Dans le métier de maître-nageur, il est rare de se cantonner à 35 heures par semaine, et il est habituel de cumuler différents emplois ou fonctions pour arrondir ses fins de mois. Les cours particuliers de natation sont un bon complément de salaire, tout comme les cours d’aquagym ou d’aquajogging par exemple. Le maître-nageur peut dispenser des cours particuliers en parallèle de son emploi afin d'augmenter ses ressources. S'il est auto-entrepreneur, les tarifs pratiqués dépendent du maître-nageur lui-même et de l’activité.

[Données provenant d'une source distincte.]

[config.mk]
export PLATFORM = sky130hd
export DESIGN_NAME = if_layer_scheduler
export DESIGN_NICKNAME = d
export VERILOG_FILES = /design/src/rtl/if_layer_scheduler.sv
export SDC_FILE = /design/constraint.sdc
export NUM_CORES = 1
export LEC_CHECK = 0
export ABC_AREA = 0
export CAP_MARGIN = 0
export CORE_UTILIZATION = 51
export DETAILED_ROUTE_END_ITERATION = 12
export GPL_ROUTABILITY_DRIVEN = 0
export PLACE_DENSITY_LB_ADDON = 0.25
export SYNTH_ARGS = -nofsm -noshare
export SYNTH_HDL_FRONTEND = slang
export SYNTH_SLANG_ARGS = --single-unit
[constraint.sdc]
create_clock -name clk -period 1.7 [get_ports clk]
set_clock_uncertainty 0.05 [all_clocks]
set_input_delay 0.17 -clock clk [delete_from_list [all_inputs] [get_ports clk]]
set_output_delay 0.17 -clock clk [all_outputs]
set_load 0.02 [all_outputs]
[src/rtl/if_layer_scheduler.sv]
// Presentation sequencer for an if_layer: reset/clear, replay TIMESTEPS spike vectors,
// count output spikes per neuron, report counts and winner. Optional: IF_SCHED_TIMEOUT_EN.
module if_layer_scheduler #(
   parameter int unsigned NUM_INPUTS     = 4,
   parameter int unsigned NUM_OUTPUTS    = 1,
   parameter int unsigned TIMESTEPS      = 16,
   parameter int unsigned CNT_WIDTH      = 8,
   parameter int unsigned REST_CYCLES    = 2,
   parameter int unsigned TIMEOUT_CYCLES = 256,
   localparam int unsigned WIN_W         = (NUM_OUTPUTS > 1) ? $clog2(NUM_OUTPUTS) : 1
) (
   input  logic                             clk,
   input  logic                             rst,
   input  logic                             start,
   input  logic                             in_valid,
   output logic                             in_ready,
   input  logic [NUM_INPUTS-1:0]            in_spikes,
   output logic                             layer_rst,
   output logic [NUM_INPUTS-1:0]            layer_spike_in,
   input  logic [NUM_OUTPUTS-1:0]           layer_spike_out,
   output logic                             busy,
   output logic                             result_valid,
   output logic [NUM_OUTPUTS*CNT_WIDTH-1:0] result_counts,
   output logic [WIN_W-1:0]                 result_winner,
   output logic                             result_any,
   output logic                             result_timeout
);

   localparam int unsigned STEP_W = $clog2(TIMESTEPS + 1);
   localparam int unsigned REST_W = (REST_CYCLES > 1) ? $clog2(REST_CYCLES) : 1;
   localparam logic [CNT_WIDTH-1:0] CNT_MAX = '1;

   if (TIMESTEPS < 1 || REST_CYCLES < 1 || TIMEOUT_CYCLES < 1) begin : g_param_check
      $error("if_layer_scheduler: TIMESTEPS, REST_CYCLES and TIMEOUT_CYCLES must be >= 1");
   end

   typedef enum logic [2:0] {
      S_IDLE,
      S_CLEAR,
      S_RUN,
      S_DRAIN,
      S_REPORT
   } state_e;

   state_e                                  state_q;
   logic [STEP_W-1:0]                       step_q;
   logic [REST_W-1:0]                       rest_q;
   logic [NUM_OUTPUTS-1:0][CNT_WIDTH-1:0]   cnt_q;
   logic [NUM_OUTPUTS-1:0][CNT_WIDTH-1:0]   cnt_d;
   logic                                    in_ready_q;
   logic                                    busy_q;
   logic                                    layer_rst_q;
   logic [NUM_INPUTS-1:0]                   spike_q;
   logic                                    result_valid_q;
   logic [NUM_OUTPUTS*CNT_WIDTH-1:0]        result_counts_q;
   logic [WIN_W-1:0]                        winner_q;
   logic [WIN_W-1:0]                        winner_d;
   logic                                    any_q;
   logic                                    any_d;
   logic [CNT_WIDTH-1:0]                    best_c;
   logic                                    hs_c;

`ifdef IF_SCHED_TIMEOUT_EN
   localparam int unsigned IDLE_W = $clog2(TIMEOUT_CYCLES + 1);
   logic [IDLE_W-1:0]                       idle_q;
   logic                                    to_hit_q;
   logic                                    result_timeout_q;
`endif

   assign hs_c = in_valid & in_ready_q;

   // Saturating per-neuron spike counters
   always_comb begin
      cnt_d = cnt_q;
      for (int i = 0; i < int'(NUM_OUTPUTS); i++) begin
         if (layer_spike_out[i] && (cnt_q[i] != CNT_MAX)) begin
            cnt_d[i] = cnt_q[i] + CNT_WIDTH'(1);
         end
      end
   end

   // Winner: strictly greater replaces, so ties keep the lowest index
   always_comb begin
      winner_d = '0;
      best_c   = cnt_q[0];
      for (int i = 1; i < int'(NUM_OUTPUTS); i++) begin
         if (cnt_q[i] > best_c) begin
            best_c   = cnt_q[i];
            winner_d = WIN_W'(i);
         end
      end
      any_d = |cnt_q;
   end

   always_ff @(posedge clk or negedge rst) begin
      if (!rst) begin
         state_q         <= S_IDLE;
         step_q          <= '0;
         rest_q          <= '0;
         cnt_q           <= '0;
         in_ready_q      <= 1'b0;
         busy_q          <= 1'b0;
         layer_rst_q     <= 1'b1;
         spike_q         <= '0;
         result_valid_q  <= 1'b0;
         result_counts_q <= '0;
         winner_q        <= '0;
         any_q           <= 1'b0;
`ifdef IF_SCHED_TIMEOUT_EN
         idle_q           <= '0;
         to_hit_q         <= 1'b0;
         result_timeout_q <= 1'b0;
`endif
      end else begin
         result_valid_q <= 1'b0;
         unique case (state_q)
            S_IDLE: begin
               if (start) begin
                  state_q <= S_CLEAR;
                  busy_q  <= 1'b1;
                  rest_q  <= '0;
                  step_q  <= '0;
                  cnt_q   <= '0;
`ifdef IF_SCHED_TIMEOUT_EN
                  idle_q   <= '0;
                  to_hit_q <= 1'b0;
`endif
               end
            end
            S_CLEAR: begin
               if (rest_q == REST_W'(REST_CYCLES - 1)) begin
                  state_q     <= S_RUN;
                  layer_rst_q <= 1'b0;
                  in_ready_q  <= 1'b1;
               end else begin
                  rest_q <= rest_q + REST_W'(1);
               end
            end
            S_RUN: begin
               cnt_q   <= cnt_d;
               spike_q <= hs_c ? in_spikes : '0;
               if (hs_c) begin
                  step_q <= step_q + STEP_W'(1);
`ifdef IF_SCHED_TIMEOUT_EN
                  idle_q <= '0;
`endif
                  if (step_q == STEP_W'(TIMESTEPS - 1)) begin
                     state_q    <= S_DRAIN;
                     in_ready_q <= 1'b0;
                  end
               end
`ifdef IF_SCHED_TIMEOUT_EN
               else if (idle_q == IDLE_W'(TIMEOUT_CYCLES - 1)) begin
                  state_q    <= S_DRAIN;
                  in_ready_q <= 1'b0;
                  to_hit_q   <= 1'b1;
               end else begin
                  idle_q <= idle_q + IDLE_W'(1);
               end
`endif
            end
            // Final vector is on the layer this cycle; its response is still counted
            S_DRAIN: begin
               cnt_q       <= cnt_d;
               spike_q     <= '0;
               layer_rst_q <= 1'b1;
               state_q     <= S_REPORT;
            end
            S_REPORT: begin
               result_counts_q <= cnt_q;
               winner_q        <= winner_d;
               any_q           <= any_d;
               result_valid_q  <= 1'b1;
               busy_q          <= 1'b0;
               state_q         <= S_IDLE;
`ifdef IF_SCHED_TIMEOUT_EN
               result_timeout_q <= to_hit_q;
`endif
            end
            default: begin
               state_q <= S_IDLE;
            end
         endcase
      end
   end

   assign in_ready       = in_ready_q;
   assign busy           = busy_q;
   assign layer_rst      = layer_rst_q;
   assign layer_spike_in = spike_q;
   assign result_valid   = result_valid_q;
   assign result_counts  = result_counts_q;
   assign result_winner  = winner_q;
   assign result_any     = any_q;
`ifdef IF_SCHED_TIMEOUT_EN
   assign result_timeout = result_timeout_q;
`else
   assign result_timeout = 1'b0;
`endif

endmodule

==> impl_metrics.ini <==
[status]
status = finished with violations
violations = design-rule violations

[critical_path]
rrSetupSlack_ns = 0.06
critical_path.max_stage_delay_ns = 0.42
worstPathCellList = ha_1 -> nand3_1 -> o211ai_4 -> and2_2 -> a211o_2
critical_path.top_delay_family = compound AO/OA/AOI/OAI gates
rr_startpoint = best_c[1]$_DFFE_PN0P_
cp.required_ns = 1.87
cp_num_buf_inv = 0
worstRegToRegCells = 5
slowest_stage = dfrtp_1
critPathArrivalTime_ns = 1.81
path_class = reg2reg
start_kind = flop
endpoint_kind = flop
r2r-end = best_c[4]$_DFFE_PN0P_
cp_max_fo = 6

[logic_synthesis]
ys_ff_latch = 34
ys_seq_area_share_pct = 53.2
synth.distinct_cells = 42
syn_area_um2 = 1600
synthCells = 148
yosys_warnings = 0
syn_area_per_cell_um2 = 10.8

[power_and_ir_drop]
p_per_area_nw_per_um2 = 1310
p_clk_share_pct = 17.1
p_seq_share_pct = 43.1
p_switching_w = 0.000957
power_leakage_nw = 0.974
switching_share_pct = 35.7
pwr-share-comb_pct = 39.9
max-vdd-ir-drop_mv = 0.962
p_int_w = 0.00172

[clocking]
htree_levels = 2
worstSkewPairLatency_ns = 0.33
tritoncts = built
cts_inserted_buffers = 5
cts-root-buf = clkbuf_4
cts.clk_slew.worst_paths_ns = 0.11
cts_num_sinks = 34
clockBufferDepth = 2

[sta]
rsz0062_at_grt = no
holdWs_ns = 0.181
hold_viol = 0
period_share_pct = 96.5
tns_ns = 0
min_period_ns = 1.64
max_freq_mhz = 610
setup_viol = 0
maxSlewViolCount = 0

[finish]
final_cell_mix = 33 x dfrtp_1, 24 x clkdlybuf4s50_1, 16 x nand3_1, 16 x buf_4, 10 x o21ai_0
antenna_cells = 0
nFillCells = 214
final_common_cell = dfrtp_1
drive_above_1_share_pct = 21.6
fin_util_pct = 71.2
area_growth_pct = 27.8
nets = 202

[drt]
firstDrtPassIters = 8
wirelength_um = 3280
vias = 1246
drtIter0Drc = 47
drc = 1
drtAntennaViolNets = 0
wl_per_cell_um = 14.1
viasPerCell = 5.37

[floorplan]
die_area_um2 = 3370
start_util_pct = 55.7
die_h_um = 58.1
core_um2 = 2880
chipWidth_um = 58.1
io_pins = 28
rows = 19

[global_route]
antenna_found_initial = 0
grt_pass1_wl_um = 5860
grt_pass1_vias = 1296
grt-ovfl-total = 0
grt_max_degree = 35
grt_use_total_pct = 23.0

[job]
cap_viol_max_count = 0

[place]
dp.final_hpwl_um = 2390
portBuffers = 25

[min_path]
hp-class = in2async
-- worst max-delay path by stage --
stage,from,to,slack [ns],cells past startpoint
after global routing,best_c[1]$_DFFE_PN0P_,best_c[3]$_DFFE_PN0P_,0.004,6
after global placement,best_c[1]$_DFFE_PN0P_,best_c[4]$_DFFE_PN0P_,0.15,5
after detailed placement,best_c[1]$_DFFE_PN0P_,best_c[3]$_DFFE_PN0P_,0.04,6
after floorplan,best_c[0]$_DFFE_PN0P_,best_c[4]$_DFFE_PN0P_,0.15,5
final,best_c[1]$_DFFE_PN0P_,best_c[4]$_DFFE_PN0P_,0.06,5
after CTS,layer_rst$_DFFE_PN1P_,layer_rst,0.009,1
-- logic make-up (layout without fill, tap and decap cells) --
| group | after synthesis | after routing | synth area share [%] |
|---|---|---|---|
| flops | 34 | 34 | 53.2 |
| buf+inv | 17 | 58 | 5.39 |
| other cells | 1 | 2 | 0.234 |
| compound gates | 28 | 28 | 11.8 |
| simple gates | 52 | 52 | 18.4 |
| fa+ha+maj | 4 | 4 | 3.12 |
| mux | 9 | 9 | 6.25 |
| xor+xnor | 3 | 3 | 1.64 |
-- power groups by stage --
stage / combinational, W / sequential, W / clock [W]
floorplan: 0.000529 / 0.00126 / 0
global placement: 0.00100 / 0.00116 / 0
detailed placement: 0.00104 / 0.00118 / 0
CTS: 0.00104 / 0.00116 / 0.000475
global route: 0.00118 / 0.00118 / 0.000502
finish: 0.00107 / 0.00115 / 0.000457
-- sequential cells by signal, indices dropped and copies added (netlist names) --
register,flops
result_counts,8
in_ready,1
layer_rst,1
step_q,5
rest_q,1
result_valid,1
busy,1
state_q,3
result_any,1
layer_spike_in,4
best_c,8
-- Yosys cell counts (all sizes together) --
library cell	n	area share, %
and2	6	2.4
buf	7	3.0
nand2b	2	0.78
a21oi	4	1.2
xnor2	3	1.6
a211o	2	1.2
nor4	1	0.39
and2b	1	0.55
clkbuf	1	0.23
or3	1	0.39
o22ai	1	0.39
conb	1	0.23
nand2	8	1.9
o31ai	1	0.47
dfrtp	33	52
and3	3	1.2
nand4	2	1.2
o21ai	10	3.1
ha	4	3.1
inv	9	2.1
nor3	4	1.6
nand3	16	5.0
nor2	5	1.3
a22o	5	2.7
a21o	2	0.94
mux2i	1	0.62
nor2b	1	0.39
o22a	1	0.55
o211ai	1	0.78
mux2	8	5.6
dfstp	1	1.6
and4bb	1	0.78
nor4b	1	0.55
a31oi	1	0.39
-- per-stage QoR --
step | instance area (um2) | setup WS (ns) | total power (W) | cells
after CTS | 2020 | 0.00943 | 0.00268 | 230
after global placement | 1960 | 0.148 | 0.00217 | 222
after detailed placement | 1960 | 0.0424 | 0.00221 | 222
after global routing | 2050 | 0.00363 | 0.00287 | 232
after floorplan | 1610 | 0.154 | 0.00179 | 149
final | 2050 | 0.0603 | 0.00268 | 232
-- metal layers --
layer	wire length (um)	track usage [%]	vias to the layer above
li1	-	-	599
met1	1390	28.6	602
met2	1670	37.6	41
met3	200	6.92	4
met4	22	9.18	0
met5	0	0	-
-- timing repair --
action,CTS,global route
hold buffers,0,0
endpoints found under the setup margin,0,3
buffers inserted,0,2
gates resized for setup,0,2
-- final cells by class --
| type | instances | area, um2 | share of cell area, % |
|---|---|---|---|
| sequential | 34 | 852 | 41.6 |
| multi-input combinational | 98 | 677 | 33.0 |
| timing repair buffer | 41 | 373 | 18.2 |
| clock buffer | 7 | 55.1 | 2.69 |
| tap | 42 | 52.6 | 2.57 |
| inverter | 9 | 33.8 | 1.65 |
| clock inverter | 1 | 5.00 | 0.244 |
No activity file was read; power rests on OpenSTA's default activity.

En moyenne, les services d'un maître-nageur auto-entrepreneur (surveillance ou leçons de natation, cours de sport) sont facturés entre 15 et 40 euros de l’heure. Dans certains cas, notamment pour des groupes plus importants, les tarifs les plus élevés peuvent parfois atteindre entre 60 et 100 euros de l’heure, même si cela reste rare.
Il est aussi possible de devenir chef de bassin ou directeur adjoint de piscine pour voir son salaire augmenter. Certains maîtres-nageurs cumulent avec des fonctions d’entraîneur et encadrent des groupes de compétition après leur journée de travail.